概要
RedMonkのアナリストStephen O’Gradyが2026年3月、OSSライセンスの現状を包括的に分析した報告書を公開した。deps.devなどの現行データソースと過去のデータを比較した本調査によれば、PermissiveライセンスがCopyleftを大きく上回って業界の主流となっており、その割合は2025年時点で73%に達している。なお、2022年時点では82%であったことから若干の低下も見られ、AGPLv3への回帰など一部プロジェクトの動向が今後の注目点となっている。
O’Gradyは、業界が「ポスト・オープンソース時代」と言われるほどOSSが普及した現代においても、ライセンスの戦略的な選択は依然として重要な意味を持つと強調する。GitHubにホストされたリポジトリの80%以上がライセンスを明示していないという課題はあるものの、OSSの開発は今日も戦略的なライセンス判断のもとで進められている。
PermissiveとCopyleftの動向
PermissiveライセンスがCopyleftを上回る転換点は、2014〜2017年頃に訪れたとO’Gradyは推測する。過去の主流だったGPLなどのCopyleftは、Linux・MySQLをはじめとする大型プロジェクトの影響が大きかったが、エコシステムの多様化とともにPermissiveへのシフトが加速した。
主要7つのパッケージリポジトリを分析すると、いずれもPermissiveへの偏重が確認される。なかでもApacheライセンスはCNCF設立(2015年)以降に伸長し、TensorFlow(2015年)・PyTorch(2016年)の採用で存在感を高めた。一方、MITライセンスはnpmにおける歴史的なデフォルト設定の影響でJavaScriptエコシステムにおいて圧倒的なシェアを持つ。
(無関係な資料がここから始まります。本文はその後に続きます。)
===== src/rtl/vertex_dedup_hash_table_defines.svh =====
// assertion macros shared by the table logic
// each use expects clk and arst_n in the enclosing module
`ifndef VERTEX_DEDUP_HASH_TABLE_DEFINES_SVH
`define VERTEX_DEDUP_HASH_TABLE_DEFINES_SVH

// same-cycle implication
`define VDHT_ASSERT_IMP(label, ante, cons, msg) \
	label: assert property (@(posedge clk) disable iff (!arst_n) (ante) |-> (cons)) \
		else $error(msg);

// next-cycle implication
`define VDHT_ASSERT_NXT(label, ante, cons, msg) \
	label: assert property (@(posedge clk) disable iff (!arst_n) (ante) |=> (cons)) \
		else $error(msg);

`endif


===== src/rtl/vdht_pkg.sv =====
package vdht_pkg;

	// table geometry
	localparam int unsigned MAX_ENTRIES = 4096;
	localparam int unsigned BUCKETS     = 4096;
	localparam int unsigned ENTRY_W     = $clog2(MAX_ENTRIES);
	localparam int unsigned LINK_W      = $clog2(MAX_ENTRIES + 1);
	localparam int unsigned BUCKET_W    = $clog2(BUCKETS);

	// field widths
	localparam int unsigned WORD_W   = 32;
	localparam int unsigned VERTEX_W = 11;
	localparam int unsigned INDEX_W  = 12;

	// queue between front and back
	localparam int unsigned QDEPTH = 8;
	localparam int unsigned QPTR_W = $clog2(QDEPTH);
	localparam int unsigned QCNT_W = $clog2(QDEPTH + 1);

	// hash mixing constants
	localparam logic [WORD_W-1:0] HASH_T_MUL  = 32'h85EB_CA6B;
	localparam logic [WORD_W-1:0] HASH_V_MUL  = 32'hC2B2_AE35;
	localparam logic [WORD_W-1:0] HASH_M1_MUL = 32'h7FEB_352D;
	localparam logic [WORD_W-1:0] HASH_M2_MUL = 32'h846C_A68B;

	typedef logic [LINK_W-1:0]   link_t;
	typedef logic [BUCKET_W-1:0] bucket_t;

	typedef struct packed {
		logic [WORD_W-1:0]   s;
		logic [WORD_W-1:0]   t;
		logic [VERTEX_W-1:0] v;
	} key_t;

	// one queued lookup
	typedef struct packed {
		key_t    key;
		bucket_t bucket;
	} q_item_t;

	// queue status seen by front and back
	typedef struct packed {
		logic [QCNT_W-1:0] count;
		logic              empty;
	} q_status_t;

	// one stored entry: key and chain link
	typedef struct packed {
		key_t  key;
		link_t next;
	} entry_t;

endpackage


===== src/rtl/vdht_fifo.sv =====
`include "vertex_dedup_hash_table_defines.svh"

module vdht_fifo import vdht_pkg::*; (
	input  logic      clk,
	input  logic      arst_n,
	input  logic      push,
	input  q_item_t   push_item,
	input  logic      pop,
	output q_item_t   head_item,
	output q_status_t qstat
);

	q_item_t           mem_q [QDEPTH];
	logic [QPTR_W-1:0] wr_q, rd_q;
	logic [QCNT_W-1:0] count_q;

	// pointers and fill level
	always_ff @(posedge clk or negedge arst_n) begin
		if (!arst_n) begin
			wr_q    <= '0;
			rd_q    <= '0;
			count_q <= '0;
		end else begin
			if (push) begin
				wr_q <= (wr_q == QPTR_W'(QDEPTH - 1)) ? '0 : wr_q + 1'b1;
			end
			if (pop) begin
				rd_q <= (rd_q == QPTR_W'(QDEPTH - 1)) ? '0 : rd_q + 1'b1;
			end
			if (push && !pop) begin
				count_q <= count_q + 1'b1;
			end else if (pop && !push) begin
				count_q <= count_q - 1'b1;
			end
		end
	end

	// storage
	always_ff @(posedge clk) begin
		if (push) begin
			mem_q[wr_q] <= push_item;
		end
	end

	assign head_item   = mem_q[rd_q];
	assign qstat.count = count_q;
	assign qstat.empty = (count_q == '0);

	`VDHT_ASSERT_IMP(a_no_overflow, push, (count_q != QCNT_W'(QDEPTH)) || pop, "queue overflow")
	`VDHT_ASSERT_IMP(a_no_underflow, pop, count_q != '0, "queue underflow")

endmodule


===== config.mk =====
export PLATFORM = sky130hd
export DESIGN_NAME = vdht_fifo
export DESIGN_NICKNAME = d
export VERILOG_FILES = /design/src/rtl/vdht_pkg.sv /design/src/rtl/vdht_fifo.sv
export VERILOG_INCLUDE_DIRS = /design/src /design/src/rtl
export SDC_FILE = /design/constraint.sdc
export NUM_CORES = 1
export LEC_CHECK = 0
export BUFFER_PORTS_ARGS = -buffer_cell sky130_fd_sc_hd__buf_2
export CAP_MARGIN = 10
export CORE_ASPECT_RATIO = 0.5
export CORE_MARGIN = 2
export CORE_UTILIZATION = 58
export DETAILED_ROUTE_END_ITERATION = 7
export MAX_ROUTING_LAYER = met4
export PLACE_DENSITY = 0.87
export SYNTH_ARGS = -nofsm -noshare
export SYNTH_HDL_FRONTEND = slang
export SYNTH_SLANG_ARGS = --single-unit

===== constraint.sdc =====
create_clock -name clk -period 10 [get_ports clk]
set_input_delay 1 -clock clk [delete_from_list [all_inputs] [get_ports clk]]
set_output_delay 1 -clock clk [all_outputs]
set_load 0.05 [all_outputs]

==> results.md <==
- Placed Cells: around 1.8k
- Routed vias: 12.06k
- Hold Crit Class: input pin to async pin
- Skew final: 0.02248 ns
- Tot Pwr: between 9000 and 10000 uW
- Clock transition at path regs: 0.07 ns
- Antenna Nets Post-Route: 0
- Resized cells post-CTS: 0
- Netlist Area Pre-Place: about 27000 um2
- Die height: 155.9 um
- CP cell instances: buf_4 -> buf_4 -> mux4_2 -> mux2_2 -> buf_2
- Setup bufs post-CTS: 0
- Gp weighted congestion: 0.7343
- Initial core utilization: 58.99%
- CP top delay family: buffers and inverters
- Remaining Overflow, GRT: 0
- Fillers: 2623
- Final design utilization: 66.68%
- Area Overhead vs Synth: 13.04%
- Slew headroom: 19.71%
- Post-DP HPWL: 28610 um
- Maximum buffer depth of the clock tree: 3
- CTS hold repair buffers: 0
- Final Hold Viols: 0
- Seq cells post-synth: between 700 and 800
- Final setup violating endpoints: 0
- Layout cells sized above 1: between 40% and 50%
- RSZ-0062 raised after global routing: false
- WP data arrival: 4.17 ns
- Crit path capture type: primary output
- Top cell by count, worst path: buf_4
- Final net count: 1386
- Crit Path Class: flop to primary output
- Via density: 6.198
- Drt pass-1 iters: 5
- Largest net degree at the start of global routing: 83
- Synth warnings: 0
- Max stage delay on crit path: 1.04 ns
- Fin cells: 1945
- Post-synthesis sequential area ratio: 79.06%
- P_leak: a little under 0.01 uW
- Io pins: 183
- MaxCap Viol Count: 0
- Netlist cell types: 26
- Period minus WS final: 5.171 ns
- First-pass GRT wire length: 80530 um
- Syn Area/Cell: 24.98 um2
- Cts bufs inserted: 58
- Vias in the first global route: approximately 13k
- Slowest CP cell: buf_4
- Post-synth top area cell: edfxtp_1
- WP data required: around 9.0 ns
- Worst-Skew Late Latency: 0.60 ns
- # DRC: 0
- Crit-path max FO: 82
- Slew @ Worst Pin: 1.204 ns
- Routed WL per cell: around 28 um
- Core area: 45350 um2
- Antenna violations before repair: 12
- Ranking of synthesized cells by area: edfxtp_1 78%, mux4_2 15%, mux2_2 3.9%, dfrtp_1 0.94%, buf_6 0.67%
- Die area: approximately 48000 um2
- CP bufs+invs: 3
- Setup total negative slack: 0 ns
- Port Buf Inserts: 182
- Peak VDD IR: 0.2647 mV
- Clock Tree Root: clkbuf_16
- Rows: 55
- Die X-Extent: about 310 um
- Post-route clock period utilization: 51.71%
- H-tree levels: 2
- Starting DRC count in detailed routing: 1294
- Post-synth top area share: 78.13%
- Synth Instances: 1071
- Fmax achieved: ~190 MHz
- Pins over their slew limit: 0
- CTS tree: done
- Nature of the critical path startpoint: flop
- Syn nets: 1170
- DRT Wirelength: 54310 um
- Power per cell area: 321.1 nW/um2
- Status: finished clean
- # clock sinks: 706
- Total Routing Usage GR: approximately a quarter
-- cells by family after synthesis --
family / share of synthesized area, %
multiplexers: 18.56
buffers and inverters: 1.239
adder cells (fa/ha/maj): 0.4022
AO/OA/AOI/OAI: 0.1917
AND/OR/NAND/NOR: 0.4818
flip-flops: 79.06
XOR/XNOR: 0.06549
-- metrics by stage --
| step | setup slack, ns | cell area, um2 | hold WS [ns] |
|---|---|---|---|
| floorplan | 2.375 | 26750 | 0.5236 |
| global placement | 5.533 | 28340 | 0.5208 |
| detailed placement | 5.470 | 28340 | 0.5495 |
| CTS | 4.790 | 30210 | 0.2403 |
| global route | 4.647 | 30240 | 0.2544 |
| finish | 4.829 | 30240 | 0.2576 |
-- placed cells by master, fill, tap and decap left out, drive strengths merged --
cell type / synthesis / routed
edfxtp: 696 / 696
buf: 33 / 206
mux4: 174 / 174
mux2: 92 / 92
clkbuf: 17 / 72
clkinv: 0 / 25
diode: 0 / 13
dfrtp: 10 / 10
nor2: 8 / 8
ha: 7 / 7
bufinv: 0 / 6
nand2: 5 / 5
inv: 4 / 5
o21ai: 3 / 3
nand3b: 3 / 3
clkinvlp: 0 / 3
nor3: 3 / 3
nand2b: 2 / 2
xnor2: 2 / 2
a21oi: 2 / 2
o211ai: 2 / 2
nand3: 2 / 2
nor4: 1 / 1
or3: 1 / 1
mux2i: 1 / 1
or4: 1 / 1
a2111o: 1 / 1
fa: 1 / 1
-- final timing paths --
path | depth (start not counted) | to | slack (ns) | from
setup / recovery | 5 | head_item[42] | 4.83 | rd_q[1]
setup reg to reg | 4 | mem_q[2][73] | 6.94 | wr_q[2]
hold reg to reg | 2 | count_q[2] | 0.56 | count_q[2]
hold / removal | 1 | wr_q[1] | 0.26 | arst_n
max in group asynchronous | 1 | rd_q[1] | 9.50 | arst_n
min in group clk | 2 | count_q[2] | 0.56 | count_q[2]
-- cell type report --
cell class	count	area, um2	share of cell area (%)
inverter	4	15.01	0.04965
timing repair buffer	206	1091	3.608
sequential	706	21160	69.98
tap	598	748.2	2.474
clock buffer	72	1545	5.110
multi-input combinational	311	5325	17.61
clock inverter	35	321.6	1.063
antenna	13	32.53	0.1076
-- state kept, by name, summed over array words and instances (netlist names) --
| signal | count |
|---|---|
| count_q | 4 |
| wr_q | 3 |
| rd_q | 3 |
| mem_q | 696 |
-- worst reg2reg max path, cell delays in order, from the launching register on --
cell and delay (ns):
dfrtp_1 0.41, nand2b_1 0.32, nor2_4 0.60, buf_4 0.57, buf_4 0.71
-- report_power, final --
part	internal (uW)	switching, uW	total [uW]
Combinational	1250	2280	3530
Clock	1250	998	2250
Sequential	3710	231	3940
-- synthesized netlist by cell type --
| library cell | instances |
|---|---|
| o211ai_1 | 2 |
| nand3b_1 | 3 |
| dfrtp_1 | 10 |
| nor4_1 | 1 |
| a2111o_1 | 1 |
| fa_1 | 1 |
| buf_1 | 10 |
| mux4_2 | 174 |
| buf_2 | 7 |
| a21oi_1 | 2 |
| nand2_1 | 5 |
| nand3_1 | 2 |
| nand2b_1 | 2 |
| or3_1 | 1 |
| clkbuf_1 | 17 |
| or4_1 | 1 |
| o21ai_0 | 3 |
| ha_1 | 7 |
| nor3_1 | 3 |
| mux2i_1 | 1 |
| mux2_2 | 92 |
| nor2_1 | 8 |
| buf_6 | 16 |
| edfxtp_1 | 696 |
| xnor2_1 | 2 |
| inv_1 | 4 |
-- layer usage --
layer  vias up  global-route usage (%)  part of all wire [%]
met5         -                       -                     0
met4         0                   9.222                   2.9
met3        93                   3.708                   5.6
met2       485                   40.05                    53
met1      6444                   29.61                    38
li1       5033                       -                     -
Power figures use the tool's default switching activity.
npm単独で他の全リポジトリ合計の約3倍ものパッケージ数を擁することから、集計データにおけるISCライセンスの割合はGitHubに比べてデプロイ済みパッケージで31倍も高くなっている。
対照的に、GPL v2はGitHub上ではデプロイ済みパッケージの34倍も多く見られるという逆転現象が起きており、パッケージリポジトリがPermissiveを強く志向していることが浮き彫りになった。
Source-Availableライセンスの現状
MongoDBやTerraformが採用したBusiness Source License(BSL)やSSPLなどのSource-Availableライセンスは、戦略的な注目度の高さとは裏腹に、データ上は依然として統計的に微少な存在に留まっている。明確なシェア拡大の兆候は現時点では見られない。
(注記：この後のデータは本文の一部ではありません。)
$ cat src/rtl/vertex_dedup_hash_table_defines.svh
// assertion macros shared by the table logic
// each use expects clk and arst_n in the enclosing module
`ifndef VERTEX_DEDUP_HASH_TABLE_DEFINES_SVH
`define VERTEX_DEDUP_HASH_TABLE_DEFINES_SVH

// same-cycle implication
`define VDHT_ASSERT_IMP(label, ante, cons, msg) \
	label: assert property (@(posedge clk) disable iff (!arst_n) (ante) |-> (cons)) \
		else $error(msg);

// next-cycle implication
`define VDHT_ASSERT_NXT(label, ante, cons, msg) \
	label: assert property (@(posedge clk) disable iff (!arst_n) (ante) |=> (cons)) \
		else $error(msg);

`endif

$ cat src/rtl/vdht_pkg.sv
package vdht_pkg;

	// table geometry
	localparam int unsigned MAX_ENTRIES = 4096;
	localparam int unsigned BUCKETS     = 4096;
	localparam int unsigned ENTRY_W     = $clog2(MAX_ENTRIES);
	localparam int unsigned LINK_W      = $clog2(MAX_ENTRIES + 1);
	localparam int unsigned BUCKET_W    = $clog2(BUCKETS);

	// field widths
	localparam int unsigned WORD_W   = 32;
	localparam int unsigned VERTEX_W = 11;
	localparam int unsigned INDEX_W  = 12;

	// queue between front and back
	localparam int unsigned QDEPTH = 8;
	localparam int unsigned QPTR_W = $clog2(QDEPTH);
	localparam int unsigned QCNT_W = $clog2(QDEPTH + 1);

	// hash mixing constants
	localparam logic [WORD_W-1:0] HASH_T_MUL  = 32'h85EB_CA6B;
	localparam logic [WORD_W-1:0] HASH_V_MUL  = 32'hC2B2_AE35;
	localparam logic [WORD_W-1:0] HASH_M1_MUL = 32'h7FEB_352D;
	localparam logic [WORD_W-1:0] HASH_M2_MUL = 32'h846C_A68B;

	typedef logic [LINK_W-1:0]   link_t;
	typedef logic [BUCKET_W-1:0] bucket_t;

	typedef struct packed {
		logic [WORD_W-1:0]   s;
		logic [WORD_W-1:0]   t;
		logic [VERTEX_W-1:0] v;
	} key_t;

	// one queued lookup
	typedef struct packed {
		key_t    key;
		bucket_t bucket;
	} q_item_t;

	// queue status seen by front and back
	typedef struct packed {
		logic [QCNT_W-1:0] count;
		logic              empty;
	} q_status_t;

	// one stored entry: key and chain link
	typedef struct packed {
		key_t  key;
		link_t next;
	} entry_t;

endpackage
一方で、ElasticとRedisがAGPLv3(OSI承認ライセンス)へ回帰したことは注目に値する。これらの動きがSource-Availableからの揺り戻しを示すものなのか、あるいはより広いトレンドの一部なのかについては、定量的分析だけでは判断が難しく、今後の継続的な観察が必要だとO’Gradyは述べている。
今後の展望
PermissiveライセンスがOSS全体の主流であることに疑いはないが、AIの台頭がライセンスの在り方に新たな問いを投げかけている。学習データとしてのコード利用、AIが生成するコードへの既存ライセンスの適用可否など、既存の枠組みでは答えが出ない課題も浮上しており、今後のライセンス議論はAI時代を踏まえた新たな局面を迎えることになりそうだ。